By next October, the Graduate Record Exam will have completed its biggest makeover in 55 years.

Students around the country take the Graduate Record Exam, or GRE, each year as they apply to graduate schools. Admissions officials use scores from the test to predict how applicants may perform in graduate school.

Based on data gathered over four years of research, the Educational Testing Service, or ETS – the nonprofit group that designs the test – will incorporate different formats and questions into the existing verbal reasoning, quantitative reasoning and analytical writing sections. The changes will lengthen the test from two and a half hours to over four hours.

In addition, there will be increased protection against cheating.

“These changes are intended to make the GRE . a more accurate gauge of how qualified prospective students are to do graduate-level work,” said David Payne, executive director of the GRE program for the Educational Testing Service’s higher education division.

The group said it considered guidance from the graduate education community in making changes to the test.
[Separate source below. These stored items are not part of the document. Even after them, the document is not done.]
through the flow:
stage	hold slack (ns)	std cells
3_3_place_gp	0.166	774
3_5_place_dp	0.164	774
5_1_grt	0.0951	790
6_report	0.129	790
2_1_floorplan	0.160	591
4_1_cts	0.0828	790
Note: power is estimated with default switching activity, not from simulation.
### config.mk
export PLATFORM = sky130hd
export DESIGN_NAME = rtcpc_top
export DESIGN_NICKNAME = d
export VERILOG_FILES = /design/src/rtcpc_pkg.sv /design/src/rtcpc_timer.sv /design/src/rtcpc_top.sv
export SDC_FILE = /design/constraint.sdc
export NUM_CORES = 1
export LEC_CHECK = 0
export ABC_AREA = 0
export ABC_CLOCK_PERIOD_IN_PS = 3100
export BUFFER_PORTS_ARGS = -buffer_cell sky130_fd_sc_hd__buf_2
export CORE_ASPECT_RATIO = 1.25
export CORE_MARGIN = 2
export CORE_UTILIZATION = 40
export DETAILED_ROUTE_END_ITERATION = 16
export MAX_ROUTING_LAYER = met4
export PLACE_DENSITY = 0.7
export SYNTH_ARGS = -nofsm -noshare
export SYNTH_HDL_FRONTEND = slang
export SYNTH_SLANG_ARGS = --single-unit
### constraint.sdc
create_clock -name pclk -period 3.1 [get_ports pclk]
set_clock_uncertainty 0.1 [all_clocks]
set_input_delay 0 -clock pclk [delete_from_list [all_inputs] [get_ports pclk]]
set_output_delay 0 -clock pclk [all_outputs]
set_load 0.005 [all_outputs]
### src/rtcpc_pkg.sv
package rtcpc_pkg;
	// ----------------------------------------------------------------
	// timing
	// ----------------------------------------------------------------
	localparam int CLK_KHZ = 20_000;
	localparam int DEBOUNCE_MS = 250;
	localparam int RST_MS = 250;
	localparam int REC_MS = 125;
	localparam int STOP_MS = 100;
	localparam int IFTO_MS = 25;
	localparam int DEBOUNCE_CYC = DEBOUNCE_MS * CLK_KHZ;
	localparam int RST_CYC = RST_MS * CLK_KHZ;
	localparam int REC_CYC = REC_MS * CLK_KHZ;
	localparam int STOP_CYC = STOP_MS * CLK_KHZ;
	localparam int IFTO_CYC = IFTO_MS * CLK_KHZ;
	localparam int TMR_W = 23;

	// ----------------------------------------------------------------
	// register map
	// ----------------------------------------------------------------
	localparam int AW = 8;
	localparam int DW = 32;
	localparam logic [7:0] CTRL_OFS = 8'h00;
	localparam logic [7:0] STAT_OFS = 8'h04;
	localparam logic [7:0] MASK_OFS = 8'h08;
	localparam logic [7:0] STATE_OFS = 8'h0C;

	localparam int CTRL_W = 8;
	localparam int C_CLKOUT_EN = 0;
	localparam int C_CLKOUT_BAT_EN = 1;
	localparam int C_IRQ_SEL = 2;
	localparam int C_RATE_LO = 3;
	localparam int C_RATE_HI = 4;
	localparam int C_OSC_DIS = 5;
	localparam int C_ALM1_EN = 6;
	localparam int C_ALM2_EN = 7;
	localparam logic [7:0] CTRL_RST = 8'h1D;

	localparam int ST_W = 5;
	localparam int S_STOP = 0;
	localparam int S_ALARM = 1;
	localparam int S_BUTTON = 2;
	localparam int S_PFAIL = 3;
	localparam int S_IFTO = 4;
	localparam logic [4:0] STAT_RST = 5'h00;
	localparam logic [4:0] MASK_RST = 5'h00;

	// ----------------------------------------------------------------
	// square wave: half period in oscillator rising edges, per rate code
	// ----------------------------------------------------------------
	localparam int SQ_CNT_W = 16;
	localparam logic [3:0][15:0] SQ_HALF_DEF = {16'h0002, 16'h0004, 16'h0010, 16'h4000};

	typedef enum logic [2:0] {
		RS_IDLE,
		RS_PFAIL,
		RS_HOLD,
		RS_DEBOUNCE,
		RS_WAIT_RISE
	} rtcpc_rst_state_t;
endpackage

### src/rtcpc_timer.sv
`timescale 1ns/1ps
module rtcpc_timer #(
	parameter int W = 23
) (
	input wire logic pclk,
	input wire logic presetn,
	input wire logic clk_en,
	input wire logic clear,
	input wire logic run,
	input wire logic [W-1:0] limit,
	output logic done
);
	logic [W-1:0] cnt_q;

	assign done = (cnt_q == limit);

	// saturates at the limit so done stays up until cleared
	always_ff @(posedge pclk or negedge presetn) begin
		if (!presetn) begin
			cnt_q <= '0;
		end else if (clk_en) begin
			if (clear) begin
				cnt_q <= '0;
			end else if (run && !done) begin
				cnt_q <= cnt_q + 1'b1;
			end
		end
	end
endmodule

### src/rtcpc_top.sv
// Implementation choices: the APB register port and the placing of the registers.
`timescale 1ns/1ps
// ------------------------------------------------------------------
// ------------------------------------------------------------------
module rtcpc_top #(
	parameter int unsigned DEBOUNCE_CYC = rtcpc_pkg::DEBOUNCE_CYC,
	parameter int unsigned RST_CYC = rtcpc_pkg::RST_CYC,
	parameter int unsigned REC_CYC = rtcpc_pkg::REC_CYC,
	parameter int unsigned STOP_CYC = rtcpc_pkg::STOP_CYC,
	parameter int unsigned IFTO_CYC = rtcpc_pkg::IFTO_CYC,
	parameter logic [3:0][15:0] SQ_HALF = rtcpc_pkg::SQ_HALF_DEF
) (
	input wire logic pclk,
	input wire logic presetn,
	input wire logic clk_en,
	input wire logic psel,
	input wire logic penable,
	input wire logic pwrite,
	input wire logic [rtcpc_pkg::AW-1:0] paddr,
	input wire logic [rtcpc_pkg::DW-1:0] pwdata,
	output logic [rtcpc_pkg::DW-1:0] prdata,
	output logic pready,
	output logic pslverr,
	input wire logic osc_clk_pin,
	input wire logic below_power_fail_threshold,
	input wire logic [1:0] alarm_match,
	input wire logic bus_busy,
	input wire logic bus_activity,
	output logic serial_abort,
	output logic reference_clock_out,
	output logic irq_or_square_pin_o,
	output logic irq_or_square_pin_oe_n,
	input wire logic rst_pin_i,
	output logic rst_pin_o,
	output logic rst_pin_oe_n,
	output logic irq
);
	import rtcpc_pkg::*;

	// ----------------------------------------------------------------
	// parameter checks
	// ----------------------------------------------------------------
	localparam logic [TMR_W-1:0] DEBOUNCE_LIM = TMR_W'(DEBOUNCE_CYC - 1);
	localparam logic [TMR_W-1:0] RST_LIM = TMR_W'(RST_CYC - 1);
	localparam logic [TMR_W-1:0] REC_LIM = TMR_W'(REC_CYC - 1);
	localparam logic [TMR_W-1:0] STOP_LIM = TMR_W'(STOP_CYC - 1);
	localparam logic [TMR_W-1:0] IFTO_LIM = TMR_W'(IFTO_CYC - 1);

	if (DEBOUNCE_CYC < 2 || DEBOUNCE_CYC > 2**TMR_W || RST_CYC < 2 || RST_CYC > 2**TMR_W ||
			REC_CYC < 2 || REC_CYC > 2**TMR_W || STOP_CYC < 2 || STOP_CYC > 2**TMR_W ||
			IFTO_CYC < 2 || IFTO_CYC > 2**TMR_W) begin : g_bad_cyc
		$error("timer counts must lie between 2 and the timer range");
	end
	for (genvar r = 0; r < 4; r++) begin : g_chk_half
		if (SQ_HALF[r] == 16'h0000) begin : g_bad_half
			$error("square wave half period must be nonzero");
		end
	end

	// ----------------------------------------------------------------
	// pin synchronisers: osc, power fail, reset pin
	// ----------------------------------------------------------------
	logic [2:0] pin_raw;
	logic [2:0] sync1_q;
	logic [2:0] sync2_q;
	logic [2:0] sync3_q;

	assign pin_raw = {rst_pin_i, below_power_fail_threshold, osc_clk_pin};

	for (genvar i = 0; i < 3; i++) begin : g_sync
		always_ff @(posedge pclk or negedge presetn) begin
			if (!presetn) begin
				sync1_q[i] <= 1'b0;
				sync2_q[i] <= 1'b0;
				sync3_q[i] <= 1'b0;
			end else if (clk_en) begin
				sync1_q[i] <= pin_raw[i];
				sync2_q[i] <= sync1_q[i];
				sync3_q[i] <= sync2_q[i];
			end
		end
	end

	logic osc_s;
	logic osc_rise;
	logic pf_s;
	logic rst_in_s;
	logic rst_fall;
	logic rst_rise;

	assign osc_s = sync2_q[0];
	assign osc_rise = sync2_q[0] && !sync3_q[0];
	assign pf_s = sync2_q[1];
	assign rst_in_s = sync2_q[2];
	assign rst_fall = !sync2_q[2] && sync3_q[2];
	assign rst_rise = sync2_q[2] && !sync3_q[2];

	// ----------------------------------------------------------------
	// registers
	// ----------------------------------------------------------------
	logic [CTRL_W-1:0] ctrl_q;
	logic [ST_W-1:0] status_q;
	logic [ST_W-1:0] status_d;
	logic [ST_W-1:0] mask_q;
	logic [ST_W-1:0] events;
	logic [DW-1:0] prdata_q;
	logic [DW-1:0] prdata_d;
	logic mapped;
	logic wr_acc;
	logic rd_stat;
	rtcpc_rst_state_t state_q;
	rtcpc_rst_state_t state_d;
	logic osc_stopped_det;

	assign mapped = (paddr == CTRL_OFS) || (paddr == STAT_OFS) ||
		(paddr == MASK_OFS) || (paddr == STATE_OFS);
	assign wr_acc = clk_en && psel && penable && pwrite && mapped;
	assign rd_stat = clk_en && psel && penable && !pwrite && (paddr == STAT_OFS);
	// zero wait states; a frozen block holds the bus off
	assign pready = clk_en;
	assign pslverr = psel && penable && !mapped;
	assign prdata = prdata_q;

	always_ff @(posedge pclk or negedge presetn) begin
		if (!presetn) begin
			ctrl_q <= CTRL_RST;
			mask_q <= MASK_RST;
		end else if (wr_acc) begin
			if (paddr == CTRL_OFS) begin
				ctrl_q <= pwdata[CTRL_W-1:0];
			end
			if (paddr == MASK_OFS) begin
				mask_q <= pwdata[ST_W-1:0];
			end
		end
	end

	always_comb begin
		case (paddr)
			CTRL_OFS: prdata_d = DW'(ctrl_q);
			STAT_OFS: prdata_d = DW'(status_q);
			MASK_OFS: prdata_d = DW'(mask_q);
			STATE_OFS: prdata_d = DW'({!rst_pin_oe_n, pf_s, rst_in_s, osc_stopped_det,
				state_q});
			default: prdata_d = '0;
		endcase
	end

	// read data is captured in the setup cycle
	always_ff @(posedge pclk or negedge presetn) begin
		if (!presetn) begin
			prdata_q <= '0;
		end else if (clk_en && psel && !penable) begin
			prdata_q <= prdata_d;
		end
	end

	// only bits that were returned are cleared; a new event always wins
	always_comb begin
		status_d = status_q;
		if (rd_stat) begin
			status_d = status_q & ~prdata_q[ST_W-1:0];
		end
		status_d = status_d | events;
	end

	always_ff @(posedge pclk or negedge presetn) begin
		if (!presetn) begin
			status_q <= STAT_RST;
		end else if (clk_en) begin
			status_q <= status_d;
		end
	end

	assign irq = |(status_q & mask_q);

	// ----------------------------------------------------------------
	// reference clock and shared alarm / square-wave pin
	// ----------------------------------------------------------------
	logic ref_q;
	logic sq_q;
	logic [SQ_CNT_W-1:0] sq_cnt_q;
	logic [SQ_CNT_W-1:0] sq_half;
	logic alarm_hit;
	logic alarm_hit_q;

	assign sq_half = SQ_HALF[{ctrl_q[C_RATE_HI], ctrl_q[C_RATE_LO]}];
	assign alarm_hit = (alarm_match[0] && ctrl_q[C_ALM1_EN]) ||
		(alarm_match[1] && ctrl_q[C_ALM2_EN]);

	always_ff @(posedge pclk or negedge presetn) begin
		if (!presetn) begin
			ref_q <= 1'b0;
		end else if (clk_en) begin
			ref_q <= osc_s && ctrl_q[C_CLKOUT_EN] && ctrl_q[C_CLKOUT_BAT_EN];
		end
	end

	always_ff @(posedge pclk or negedge presetn) begin
		if (!presetn) begin
			sq_cnt_q <= '0;
			sq_q <= 1'b1;
		end else if (clk_en && osc_rise) begin
			if (sq_cnt_q >= sq_half - 1'b1) begin
				sq_cnt_q <= '0;
				sq_q <= !sq_q;
			end else begin
				sq_cnt_q <= sq_cnt_q + 1'b1;
			end
		end
	end

	always_ff @(posedge pclk or negedge presetn) begin
		if (!presetn) begin
			alarm_hit_q <= 1'b0;
		end else if (clk_en) begin
			alarm_hit_q <= alarm_hit;
		end
	end

	assign reference_clock_out = ref_q;
	assign irq_or_square_pin_o = 1'b0;
	// open drain: pulling low means enabling the driver
	assign irq_or_square_pin_oe_n = ctrl_q[C_IRQ_SEL] ? !alarm_hit : sq_q;

	// ----------------------------------------------------------------
	// oscillator stop and serial timeout
	// ----------------------------------------------------------------
	logic osc_stop_q;
	logic ifto_done;
	logic ifto_q;

	rtcpc_timer #(.W(TMR_W)) u_osc_tmr (
		.pclk(pclk),
		.presetn(presetn),
		.clk_en(clk_en),
		.clear(osc_rise),
		.run(1'b1),
		.limit(STOP_LIM),
		.done(osc_stopped_det)
	);

	// activity or an idle bus restarts the count
	rtcpc_timer #(.W(TMR_W)) u_ifto_tmr (
		.pclk(pclk),
		.presetn(presetn),
		.clk_en(clk_en),
		.clear(bus_activity || !bus_busy),
		.run(bus_busy),
		.limit(IFTO_LIM),
		.done(ifto_done)
	);

	always_ff @(posedge pclk or negedge presetn) begin
		if (!presetn) begin
			osc_stop_q <= 1'b0;
			ifto_q <= 1'b0;
		end else if (clk_en) begin
			osc_stop_q <= osc_stopped_det;
			ifto_q <= ifto_done;
		end
	end

	assign serial_abort = clk_en && ifto_done && !ifto_q;

	// ----------------------------------------------------------------
	// reset pin sequencer
	// ----------------------------------------------------------------
	logic tmr_done;
	logic hold_rec_q;
	logic osc_off;
	logic [TMR_W-1:0] tmr_lim;

	assign osc_off = ctrl_q[C_OSC_DIS] || osc_stopped_det;

	always_comb begin
		state_d = state_q;
		case (state_q)
			RS_IDLE: begin
				if (rst_fall) begin
					state_d = RS_DEBOUNCE;
				end
			end
			RS_DEBOUNCE: begin
				// pin is held low here; the drive is dropped in RS_WAIT_RISE so the button release can be seen
				if (tmr_done) begin
					state_d = RS_WAIT_RISE;
				end
			end
			RS_WAIT_RISE: begin
				if (rst_rise) begin
					state_d = RS_HOLD;
				end
			end
			RS_HOLD: begin
				if (tmr_done) begin
					state_d = RS_IDLE;
				end
			end
			RS_PFAIL: begin
				if (!pf_s) begin
					state_d = osc_off ? RS_IDLE : RS_HOLD;
				end
			end
			default: state_d = RS_IDLE;
		endcase
		if (pf_s) begin
			state_d = RS_PFAIL;
		end
	end

	always_comb begin
		case (state_q)
			RS_DEBOUNCE: tmr_lim = DEBOUNCE_LIM;
			RS_HOLD: tmr_lim = hold_rec_q ? REC_LIM : RST_LIM;
			default: tmr_lim = '1;
		endcase
	end

	rtcpc_timer #(.W(TMR_W)) u_rst_tmr (
		.pclk(pclk),
		.presetn(presetn),
		.clk_en(clk_en),
		.clear(state_d != state_q),
		.run(1'b1),
		.limit(tmr_lim),
		.done(tmr_done)
	);

	// the pin drives nothing back into the block: no register is reset by it
	always_ff @(posedge pclk or negedge presetn) begin
		if (!presetn) begin
			state_q <= RS_IDLE;
			hold_rec_q <= 1'b0;
		end else if (clk_en) begin
			state_q <= state_d;
			if (state_d == RS_HOLD && state_q != RS_HOLD) begin
				hold_rec_q <= (state_q == RS_PFAIL);
			end
		end
	end

	assign rst_pin_o = 1'b0;
	assign rst_pin_oe_n = !(state_q == RS_PFAIL || state_q == RS_HOLD ||
		state_q == RS_DEBOUNCE);

	assign events[S_STOP] = osc_stopped_det && !osc_stop_q;
	assign events[S_ALARM] = ctrl_q[C_IRQ_SEL] && alarm_hit && !alarm_hit_q;
	assign events[S_BUTTON] = clk_en && state_q == RS_IDLE && state_d == RS_DEBOUNCE;
	assign events[S_PFAIL] = clk_en && pf_s && state_q != RS_PFAIL;
	assign events[S_IFTO] = serial_abort;

	// ----------------------------------------------------------------
	// checks
	// ----------------------------------------------------------------
	clkout_low_a: assert property (@(posedge pclk) disable iff (!presetn)
		(clk_en && !(ctrl_q[C_CLKOUT_EN] && ctrl_q[C_CLKOUT_BAT_EN])) |=> !reference_clock_out)
		else $error("reference clock not held low while disabled");

	square_pin_a: assert property (@(posedge pclk) disable iff (!presetn)
		(!ctrl_q[C_IRQ_SEL] && clk_en && osc_rise && sq_cnt_q == sq_half - 1'b1)
		|=> irq_or_square_pin_oe_n != $past(irq_or_square_pin_oe_n))
		else $error("square wave did not toggle at its half period");

	alarm_pin_a: assert property (@(posedge pclk) disable iff (!presetn)
		(ctrl_q[C_IRQ_SEL] && alarm_hit) |-> !irq_or_square_pin_oe_n)
		else $error("alarm match did not pull the shared pin low");

	powerup_ctrl_a: assert property (@(posedge pclk) disable iff (!presetn)
		$rose(presetn) |-> ctrl_q[C_IRQ_SEL] && !ctrl_q[C_ALM1_EN] && !ctrl_q[C_ALM2_EN])
		else $error("wrong shared pin mode after reset");

	pfail_low_a: assert property (@(posedge pclk) disable iff (!presetn)
		(clk_en && pf_s) |=> !rst_pin_oe_n)
		else $error("reset pin released during power fail");

	hold_end_a: assert property (@(posedge pclk) disable iff (!presetn)
		(clk_en && state_q == RS_HOLD && tmr_done && !pf_s) |=> rst_pin_oe_n)
		else $error("reset pin not released after hold");

	debounce_a: assert property (@(posedge pclk) disable iff (!presetn)
		(clk_en && state_q == RS_IDLE && rst_fall && !pf_s) |=> !rst_pin_oe_n [*2])
		else $error("pushbutton edge not answered by a low drive");

	bypass_a: assert property (@(posedge pclk) disable iff (!presetn)
		(clk_en && state_q == RS_PFAIL && !pf_s && osc_off) |=> rst_pin_oe_n)
		else $error("recovery hold-off not bypassed with oscillator off");

	stop_flag_a: assert property (@(posedge pclk) disable iff (!presetn)
		(clk_en && osc_stopped_det && !osc_stop_q) |=> status_q[S_STOP])
		else $error("oscillator stop flag not set");

	ifto_abort_a: assert property (@(posedge pclk) disable iff (!presetn)
		(clk_en && bus_busy && !bus_activity && ifto_done && !ifto_q) |-> serial_abort)
		else $error("serial timeout did not abandon the transfer");

	rec_hold_a: assert property (@(posedge pclk) disable iff (!presetn)
		(clk_en && state_q == RS_PFAIL && !pf_s && !osc_off) |=> state_q == RS_HOLD && hold_rec_q)
		else $error("recovery hold not entered after supply returns");
endmodule

==> impl_metrics.py <==
metrics = {
    "power_and_ir_drop": {
        "ir_drop_mv": 0.3870,
        "total_power_mw": 4.769,
        "power.leakage_nw": 3.808,
        "power_density_nw_per_um2": 553.7,
    },
    "clock_network": {
        "clk_pin_slew_worst_paths_ns": 0.06,
        "clock_latency_ns": 0.42,
        "cts_made_buffers": 17,
        "clock-sinks": 128,
        "clk_path_buf_depth": 2,
        "root_buffer": "clkbuf_16",
        "cts.htree.levels": 4,
        "cts_tree": "done",
    },
    "route": {
        "first_pass_iters": 5,
        "postRouteWirelength_mm": 16.44,
        "vias": 5924,
        "antenna_left": 0,
        "viasPerCell": 5.526,
        "drc": 0,
        "drtIter0Drc": 297,
        "routedWlPerCell_um": 15.34,
    },
    "synth": {
        "ys.flop_type": "dfrtp_1",
        "syn_inst": 772,
        "synth.avg_cell_area_sq_um": 9.630,
        "synth-seq-cells": 128,
        "ys.warnings.count": 0,
        "syn-cell-area_sq_um": 7435,
        "async_flop_share_pct": 100.0,
        "synth_cell_type_count": 74,
        "synth_edf_count": 0,
        "yosysSeqAreaShare_pct": 43.17,
    },
    "timing": {
        "tightest_slew_ns": 0.7907,
        "relSlewSlack_pct": 47.00,
        "setup_viol_count_final": 0,
        "final_max_slew_viol_count": 0,
        "fmax_mhz": 365.4,
        "hold_violations": 0,
        "period_share_pct": 88.27,
        "setup_tns_ns": 0,
        "final.min_clock_period_ns": 2.736,
        "fin_ws_ns": 0.3636,
        "rsz0062_at_grt": "no",
    },
    "floorplanning": {
        "fp.dieW_um": 125.9,
        "pin_count": 94,
        "die_h_um": 156.4,
        "core-area_sq_um": 18170,
        "initial_core_util_pct": 40.92,
        "rows": 55,
        "die-area_sq_um": 19700,
    },
    "global_routing": {
        "grt_use_total_pct": 17.88,
        "grt_start_max_net_pins": 60,
        "antenna_found_initial": 0,
        "grt_pass1_vias": 5757,
        "grt_overflow_total": 0,
        "grt_pass1_wl_mm": 28.23,
    },
    "setup_path": {
        "path_cells": "or2_2, ha_1, and3_1, a221oi_1, o21ai_0, a21oi_1, nor2_2, xor2_1",
        "criticalPathCategory": "flip-flop to flip-flop",
        "reg2reg_to": "sq_q",
        "crit_start": "ctrl_q[4]",
        "regToRegStartpoint": "ctrl_q[4]",
        "endpoint": "sq_q",
        "critPathArrivalTime_ns": 2.96,
        "slowest_delay_ns": 0.40,
        "start_kind": "flip-flop",
        "crit_slowest_cell": "dfstp_2",
        "worstRegToRegCells": 8,
        "end_kind": "flip-flop",
        "required_ns": 3.32,
        "cp_max_fo": 13,
        "regToRegSetupSlack_ns": 0.36,
    },
    "final_layout": {
        "layout_common_cells": "123 x dfrtp_1, 84 x nand2_1, 71 x nor2_1",
        "drive_above_1_share_pct": 17.30,
        "fill_cells": 1675,
        "layout.nets": 902,
        "fin_util_pct": 47.41,
        "n_antenna_cell": 0,
        "area_growth_pct": 15.85,
        "mostFrequentLayoutCell": "dfrtp_1",
    },
    "place": {
        "io_buffers": 43,
        "dpl.hpwl_mm": 11.07,
        "pre_cts_ws_ns": 0.2650,
        "place.gp.congestion": 0.8232,
    },
    "hold_path": {
        "hp-class": "input pin to flip-flop",
    },
    "outcome": {
        "status": "complete, no violations",
    },
    "run": {
        "maxCapViolCount": 0,
    },
}
-- layout make-up --
cell class / instances / area (sq um) / area share (%)
clock inverters: 8 / 101.3 / 1.177
repair buffers: 79 / 560.5 / 6.508
flip-flops and latches: 128 / 3209 / 37.26
multi-input cells: 585 / 3880 / 45.05
inverters: 20 / 75.07 / 0.8716
well taps: 228 / 285.3 / 3.312
clock buffers: 24 / 501.7 / 5.825
-- through the flow --
step / hold slack, ns / instance area (sq um) / cells
final: 0.03018 / 8613 / 1072
after global routing: 0.04780 / 8613 / 1072
after CTS: 0.01500 / 8611 / 1072
after detailed placement: 0.03485 / 7767 / 1016
after global placement: 0.02438 / 7767 / 1016
after floorplan: -0.3956 / 7528 / 797
-- cells by family after synthesis --
| logic type | Yosys count | share of synthesized area (%) |
|---|---|---|
| xor+xnor | 54 | 6.361 |
| other cells | 2 | 0.1010 |
| flops | 128 | 43.17 |
| buf+inv | 84 | 5.941 |
| simple gates | 329 | 22.60 |
| compound gates | 123 | 12.84 |
| fa+ha+maj | 18 | 3.029 |
| mux | 34 | 5.958 |
-- report_power, final --
group,internal (mW),switching (mW)
combinational,0.322,0.442
clock,1.29,0.716
sequential,1.81,0.191
-- layer usage --
metal | track usage (%) | wire (um)
met4 | 7.954 | 380
met5 | - | 0
met3 | 2.803 | 666
met2 | 29.42 | 8054
met1 | 21.80 | 7344
-- sequential cells by signal, indices dropped and copies added (netlist names), 2 cells and up --
| register | flops |
|---|---|
| sync3_q | 2 |
| mask_q | 5 |
| u_osc_tmr.cnt_q | 23 |
| u_rst_tmr.cnt_q | 23 |
| ctrl_q | 8 |
| u_ifto_tmr.cnt_q | 23 |
| status_q | 5 |
| prdata | 8 |
| sync1_q | 3 |
| state_q | 3 |
| sq_cnt_q | 16 |
-- cells in the mapped netlist, types with 10 or more instances --
cell type | instances | area (sq um)
ha_1 | 18 | 225.2
nor2_1 | 72 | 270.3
o21ai_0 | 18 | 90.09
nor3_1 | 24 | 120.1
and3_1 | 14 | 87.58
a21oi_1 | 21 | 105.1
inv_1 | 20 | 75.07
nand4_1 | 22 | 137.6
nor4_1 | 15 | 93.84
clkbuf_1 | 20 | 75.07
mux2_2 | 22 | 247.7
xnor2_1 | 36 | 315.3
buf_4 | 29 | 217.7
nand3_1 | 35 | 175.2
nand2_1 | 84 | 315.3
o211ai_1 | 10 | 75.07
and4_1 | 11 | 96.34
dfrtp_1 | 123 | 3078
xor2_1 | 18 | 157.7
-- what timing repair did --
item                                   4_1_cts  5_1_grt
setup buffers                                0        0
setup endpoints to repair                    0        8
endpoints found under the hold margin       80        0
gates resized for setup                      0        1
hold buffers                                24        0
The verbal reasoning measure will soon consist of two 40-minute sections instead of one 30 minute section, and it will place a greater emphasis on cognitive skills and less emphasis on vocabulary, the test-makers said. The section will also include a broader selection of reading passages and an expansion of computer-enabled tasks.

The quantitative measure will include two 40-minute sections instead of one 45-minute section, with fewer geometry questions and more real-life scenarios with data interpretation. There will also be an on-screen, four-function calculator with a square root feature.

The analytical writing measure will be 15 minutes shorter with more focused questions to ensure original analytical writing. A 30-minute argument and issue tasks portion will also be added.

Due to additional questions in the verbal and quantitative sections, the point scale on which the test is graded faces changes. ETS plans on finalizing the new scale as of next November.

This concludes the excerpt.